(Exercise description) Across the listing below, state how many lines hold the string "default"; write nothing but that number.

(The records)
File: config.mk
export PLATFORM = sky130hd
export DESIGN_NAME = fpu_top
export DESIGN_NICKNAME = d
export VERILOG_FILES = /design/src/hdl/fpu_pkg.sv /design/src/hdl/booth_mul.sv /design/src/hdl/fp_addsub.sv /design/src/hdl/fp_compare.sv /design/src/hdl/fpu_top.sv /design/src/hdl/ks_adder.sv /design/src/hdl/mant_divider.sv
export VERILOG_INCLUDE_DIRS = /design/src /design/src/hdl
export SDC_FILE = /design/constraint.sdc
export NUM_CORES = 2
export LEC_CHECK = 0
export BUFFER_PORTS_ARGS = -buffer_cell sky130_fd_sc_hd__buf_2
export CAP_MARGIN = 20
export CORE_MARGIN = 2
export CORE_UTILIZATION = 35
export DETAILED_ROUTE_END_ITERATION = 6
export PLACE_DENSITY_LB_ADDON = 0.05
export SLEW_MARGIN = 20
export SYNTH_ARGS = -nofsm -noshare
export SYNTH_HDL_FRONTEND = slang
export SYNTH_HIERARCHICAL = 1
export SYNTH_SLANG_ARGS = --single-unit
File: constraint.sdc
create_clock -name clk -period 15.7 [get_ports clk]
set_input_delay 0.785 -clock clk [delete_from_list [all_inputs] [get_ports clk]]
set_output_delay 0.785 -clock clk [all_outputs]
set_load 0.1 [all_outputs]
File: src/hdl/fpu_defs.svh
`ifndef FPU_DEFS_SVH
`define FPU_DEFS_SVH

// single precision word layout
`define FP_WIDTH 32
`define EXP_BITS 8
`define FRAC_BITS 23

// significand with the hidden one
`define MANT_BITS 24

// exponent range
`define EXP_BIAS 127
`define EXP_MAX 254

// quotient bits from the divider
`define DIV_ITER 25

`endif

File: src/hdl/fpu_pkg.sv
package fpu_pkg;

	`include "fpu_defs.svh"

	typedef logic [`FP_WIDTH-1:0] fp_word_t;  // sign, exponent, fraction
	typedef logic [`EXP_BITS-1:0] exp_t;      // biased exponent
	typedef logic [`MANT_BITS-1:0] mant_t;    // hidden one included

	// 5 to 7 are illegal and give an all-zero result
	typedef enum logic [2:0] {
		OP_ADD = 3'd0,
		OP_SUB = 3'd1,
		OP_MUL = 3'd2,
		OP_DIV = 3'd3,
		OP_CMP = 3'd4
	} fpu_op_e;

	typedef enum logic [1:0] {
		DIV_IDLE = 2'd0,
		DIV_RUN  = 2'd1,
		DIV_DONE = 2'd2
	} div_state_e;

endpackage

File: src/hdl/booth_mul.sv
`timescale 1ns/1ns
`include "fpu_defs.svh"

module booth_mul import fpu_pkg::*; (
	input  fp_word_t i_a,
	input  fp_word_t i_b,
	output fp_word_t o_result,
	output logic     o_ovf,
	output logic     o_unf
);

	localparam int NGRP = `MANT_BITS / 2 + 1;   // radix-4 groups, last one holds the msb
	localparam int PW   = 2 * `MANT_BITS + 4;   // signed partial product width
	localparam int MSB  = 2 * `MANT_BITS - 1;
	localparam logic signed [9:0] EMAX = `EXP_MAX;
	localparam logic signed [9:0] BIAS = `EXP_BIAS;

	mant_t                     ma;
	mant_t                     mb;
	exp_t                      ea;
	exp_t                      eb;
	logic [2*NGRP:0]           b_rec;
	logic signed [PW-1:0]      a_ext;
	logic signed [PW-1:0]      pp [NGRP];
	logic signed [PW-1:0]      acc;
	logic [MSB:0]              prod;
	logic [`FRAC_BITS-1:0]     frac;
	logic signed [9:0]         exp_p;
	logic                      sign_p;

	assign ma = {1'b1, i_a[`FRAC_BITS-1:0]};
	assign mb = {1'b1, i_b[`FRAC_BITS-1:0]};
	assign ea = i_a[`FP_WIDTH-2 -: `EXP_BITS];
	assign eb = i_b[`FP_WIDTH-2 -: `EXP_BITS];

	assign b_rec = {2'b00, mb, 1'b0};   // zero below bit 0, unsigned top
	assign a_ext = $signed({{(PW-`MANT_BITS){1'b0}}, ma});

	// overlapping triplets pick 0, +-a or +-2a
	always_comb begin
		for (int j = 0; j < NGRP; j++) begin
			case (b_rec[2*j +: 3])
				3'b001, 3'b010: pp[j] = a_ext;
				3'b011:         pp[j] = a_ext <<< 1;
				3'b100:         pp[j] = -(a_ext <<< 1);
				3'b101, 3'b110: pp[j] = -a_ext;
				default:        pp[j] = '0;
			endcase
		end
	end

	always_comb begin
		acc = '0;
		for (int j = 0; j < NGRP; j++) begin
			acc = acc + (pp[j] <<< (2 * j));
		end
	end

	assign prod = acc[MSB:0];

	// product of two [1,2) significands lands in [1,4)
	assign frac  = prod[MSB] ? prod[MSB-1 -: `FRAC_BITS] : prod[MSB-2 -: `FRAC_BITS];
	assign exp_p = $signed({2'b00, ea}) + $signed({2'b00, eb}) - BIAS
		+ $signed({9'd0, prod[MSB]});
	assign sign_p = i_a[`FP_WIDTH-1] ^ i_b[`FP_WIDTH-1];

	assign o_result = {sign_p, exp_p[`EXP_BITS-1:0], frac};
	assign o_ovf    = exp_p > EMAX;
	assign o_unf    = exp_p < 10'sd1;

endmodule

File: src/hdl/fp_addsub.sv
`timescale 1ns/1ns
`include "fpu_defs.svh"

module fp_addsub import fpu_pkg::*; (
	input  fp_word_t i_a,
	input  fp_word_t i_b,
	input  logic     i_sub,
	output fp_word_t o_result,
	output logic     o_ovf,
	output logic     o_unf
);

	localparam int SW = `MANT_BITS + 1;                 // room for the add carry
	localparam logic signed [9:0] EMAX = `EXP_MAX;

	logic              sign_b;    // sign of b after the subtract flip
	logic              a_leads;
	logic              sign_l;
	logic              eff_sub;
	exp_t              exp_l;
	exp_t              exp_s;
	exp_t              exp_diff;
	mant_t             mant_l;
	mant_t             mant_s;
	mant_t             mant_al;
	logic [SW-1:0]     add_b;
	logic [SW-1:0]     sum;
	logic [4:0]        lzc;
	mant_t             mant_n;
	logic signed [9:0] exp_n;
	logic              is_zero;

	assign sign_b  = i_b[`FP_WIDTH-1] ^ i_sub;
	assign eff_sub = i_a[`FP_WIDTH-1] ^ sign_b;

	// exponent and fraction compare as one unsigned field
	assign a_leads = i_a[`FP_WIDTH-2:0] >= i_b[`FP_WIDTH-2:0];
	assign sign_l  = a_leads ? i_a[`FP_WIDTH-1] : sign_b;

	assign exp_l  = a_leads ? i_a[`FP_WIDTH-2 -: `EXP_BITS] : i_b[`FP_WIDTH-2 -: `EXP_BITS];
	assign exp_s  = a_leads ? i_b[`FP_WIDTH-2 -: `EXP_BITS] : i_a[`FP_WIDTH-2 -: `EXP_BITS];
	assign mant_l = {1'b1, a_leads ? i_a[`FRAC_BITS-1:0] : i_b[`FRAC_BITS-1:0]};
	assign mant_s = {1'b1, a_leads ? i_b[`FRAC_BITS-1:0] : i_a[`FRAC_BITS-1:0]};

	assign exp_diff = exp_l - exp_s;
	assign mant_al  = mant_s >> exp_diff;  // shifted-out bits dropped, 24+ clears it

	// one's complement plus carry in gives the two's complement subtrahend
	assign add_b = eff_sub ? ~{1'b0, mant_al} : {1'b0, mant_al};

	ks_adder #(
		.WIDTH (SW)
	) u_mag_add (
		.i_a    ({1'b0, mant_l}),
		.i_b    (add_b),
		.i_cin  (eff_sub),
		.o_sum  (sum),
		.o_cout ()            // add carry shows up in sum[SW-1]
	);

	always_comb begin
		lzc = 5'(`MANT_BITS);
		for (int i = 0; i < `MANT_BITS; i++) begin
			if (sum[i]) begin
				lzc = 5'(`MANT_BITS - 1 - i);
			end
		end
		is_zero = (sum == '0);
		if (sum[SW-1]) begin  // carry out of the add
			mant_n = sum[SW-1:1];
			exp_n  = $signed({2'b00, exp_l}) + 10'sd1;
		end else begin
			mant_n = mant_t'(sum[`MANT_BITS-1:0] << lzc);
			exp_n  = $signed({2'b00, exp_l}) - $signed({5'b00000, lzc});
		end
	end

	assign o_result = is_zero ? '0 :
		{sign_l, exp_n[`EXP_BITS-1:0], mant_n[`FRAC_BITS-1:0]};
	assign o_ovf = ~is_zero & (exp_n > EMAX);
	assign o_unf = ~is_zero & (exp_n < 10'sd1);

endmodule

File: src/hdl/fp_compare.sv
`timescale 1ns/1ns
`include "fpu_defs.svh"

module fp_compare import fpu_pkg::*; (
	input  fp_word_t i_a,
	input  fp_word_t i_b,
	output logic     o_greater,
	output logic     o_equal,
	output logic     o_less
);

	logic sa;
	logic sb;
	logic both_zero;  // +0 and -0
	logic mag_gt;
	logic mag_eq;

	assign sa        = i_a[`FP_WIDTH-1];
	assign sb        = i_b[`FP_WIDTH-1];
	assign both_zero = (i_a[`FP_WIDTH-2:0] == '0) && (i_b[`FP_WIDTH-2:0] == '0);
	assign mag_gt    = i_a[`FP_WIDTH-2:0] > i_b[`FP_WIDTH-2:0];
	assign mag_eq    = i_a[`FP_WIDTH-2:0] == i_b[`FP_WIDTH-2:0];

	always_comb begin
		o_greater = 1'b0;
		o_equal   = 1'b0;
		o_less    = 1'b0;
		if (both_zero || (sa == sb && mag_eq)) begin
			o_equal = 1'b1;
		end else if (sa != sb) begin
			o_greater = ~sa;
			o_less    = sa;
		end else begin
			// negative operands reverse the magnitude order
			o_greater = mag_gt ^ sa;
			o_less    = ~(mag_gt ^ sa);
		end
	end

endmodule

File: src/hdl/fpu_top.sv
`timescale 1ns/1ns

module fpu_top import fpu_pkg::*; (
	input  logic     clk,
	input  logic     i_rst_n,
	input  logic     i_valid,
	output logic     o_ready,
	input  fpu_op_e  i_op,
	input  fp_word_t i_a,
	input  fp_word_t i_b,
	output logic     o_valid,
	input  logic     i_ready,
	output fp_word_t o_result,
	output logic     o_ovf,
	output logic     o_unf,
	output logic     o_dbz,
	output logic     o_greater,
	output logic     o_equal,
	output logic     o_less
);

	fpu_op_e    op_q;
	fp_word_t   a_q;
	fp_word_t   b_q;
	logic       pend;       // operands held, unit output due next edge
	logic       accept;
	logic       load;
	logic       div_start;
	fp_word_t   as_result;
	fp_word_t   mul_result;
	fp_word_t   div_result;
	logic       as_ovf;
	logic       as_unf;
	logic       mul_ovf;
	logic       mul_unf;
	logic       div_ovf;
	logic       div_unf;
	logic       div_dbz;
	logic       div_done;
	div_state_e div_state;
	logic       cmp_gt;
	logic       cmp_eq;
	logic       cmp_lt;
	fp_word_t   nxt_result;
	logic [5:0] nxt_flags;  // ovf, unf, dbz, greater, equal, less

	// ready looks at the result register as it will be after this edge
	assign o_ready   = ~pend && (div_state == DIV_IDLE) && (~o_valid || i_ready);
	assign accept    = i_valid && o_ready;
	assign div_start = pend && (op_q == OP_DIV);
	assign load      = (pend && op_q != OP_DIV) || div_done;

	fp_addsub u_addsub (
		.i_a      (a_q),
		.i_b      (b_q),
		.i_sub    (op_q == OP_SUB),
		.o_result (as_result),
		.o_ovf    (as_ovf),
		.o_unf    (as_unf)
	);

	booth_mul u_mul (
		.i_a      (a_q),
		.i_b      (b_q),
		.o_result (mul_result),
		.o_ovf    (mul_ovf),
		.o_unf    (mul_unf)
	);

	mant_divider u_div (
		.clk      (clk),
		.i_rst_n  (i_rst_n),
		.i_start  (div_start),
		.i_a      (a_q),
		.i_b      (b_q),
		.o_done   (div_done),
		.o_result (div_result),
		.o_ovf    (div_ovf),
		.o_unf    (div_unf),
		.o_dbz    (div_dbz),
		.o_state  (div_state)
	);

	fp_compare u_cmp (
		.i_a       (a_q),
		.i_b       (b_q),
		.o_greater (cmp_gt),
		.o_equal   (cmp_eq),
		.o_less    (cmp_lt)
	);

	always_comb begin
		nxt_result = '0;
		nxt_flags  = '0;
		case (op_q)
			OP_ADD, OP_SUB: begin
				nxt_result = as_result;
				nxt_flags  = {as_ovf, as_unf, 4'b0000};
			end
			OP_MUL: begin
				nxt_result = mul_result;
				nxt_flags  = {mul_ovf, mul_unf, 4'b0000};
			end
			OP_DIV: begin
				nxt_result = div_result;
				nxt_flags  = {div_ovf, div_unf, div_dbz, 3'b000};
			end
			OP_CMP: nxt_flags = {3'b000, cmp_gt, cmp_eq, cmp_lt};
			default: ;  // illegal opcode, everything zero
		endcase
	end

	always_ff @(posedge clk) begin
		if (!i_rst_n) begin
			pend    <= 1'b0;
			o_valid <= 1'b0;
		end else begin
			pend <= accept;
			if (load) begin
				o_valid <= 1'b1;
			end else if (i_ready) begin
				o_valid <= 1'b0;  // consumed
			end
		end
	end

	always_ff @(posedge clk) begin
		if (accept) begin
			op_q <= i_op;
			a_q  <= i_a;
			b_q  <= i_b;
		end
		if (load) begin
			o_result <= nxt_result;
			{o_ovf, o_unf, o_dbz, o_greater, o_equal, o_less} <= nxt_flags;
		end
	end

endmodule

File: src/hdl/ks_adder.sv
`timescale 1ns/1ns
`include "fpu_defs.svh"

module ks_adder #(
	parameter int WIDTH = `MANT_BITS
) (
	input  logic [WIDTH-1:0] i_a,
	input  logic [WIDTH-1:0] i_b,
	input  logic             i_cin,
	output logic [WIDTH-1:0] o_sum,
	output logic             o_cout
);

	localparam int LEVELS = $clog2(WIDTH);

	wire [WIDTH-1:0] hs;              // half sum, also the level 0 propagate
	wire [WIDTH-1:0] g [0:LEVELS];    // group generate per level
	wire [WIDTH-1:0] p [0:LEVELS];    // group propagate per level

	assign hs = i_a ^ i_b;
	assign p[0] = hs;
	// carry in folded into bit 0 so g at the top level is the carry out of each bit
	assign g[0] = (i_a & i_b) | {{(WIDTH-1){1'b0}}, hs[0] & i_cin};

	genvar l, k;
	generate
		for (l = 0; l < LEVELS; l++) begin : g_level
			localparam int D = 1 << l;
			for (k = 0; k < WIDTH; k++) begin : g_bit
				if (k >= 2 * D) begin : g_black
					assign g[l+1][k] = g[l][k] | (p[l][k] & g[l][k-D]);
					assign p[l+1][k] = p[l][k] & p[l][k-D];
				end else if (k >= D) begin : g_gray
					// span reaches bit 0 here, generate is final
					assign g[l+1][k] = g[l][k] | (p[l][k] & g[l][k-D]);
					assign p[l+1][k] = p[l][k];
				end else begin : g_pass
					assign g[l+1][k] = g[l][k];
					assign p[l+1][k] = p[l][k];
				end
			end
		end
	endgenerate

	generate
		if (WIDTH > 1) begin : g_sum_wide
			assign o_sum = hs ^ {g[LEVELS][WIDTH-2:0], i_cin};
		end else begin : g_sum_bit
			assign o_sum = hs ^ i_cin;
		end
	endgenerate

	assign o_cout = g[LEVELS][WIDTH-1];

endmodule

(Expected answer) 2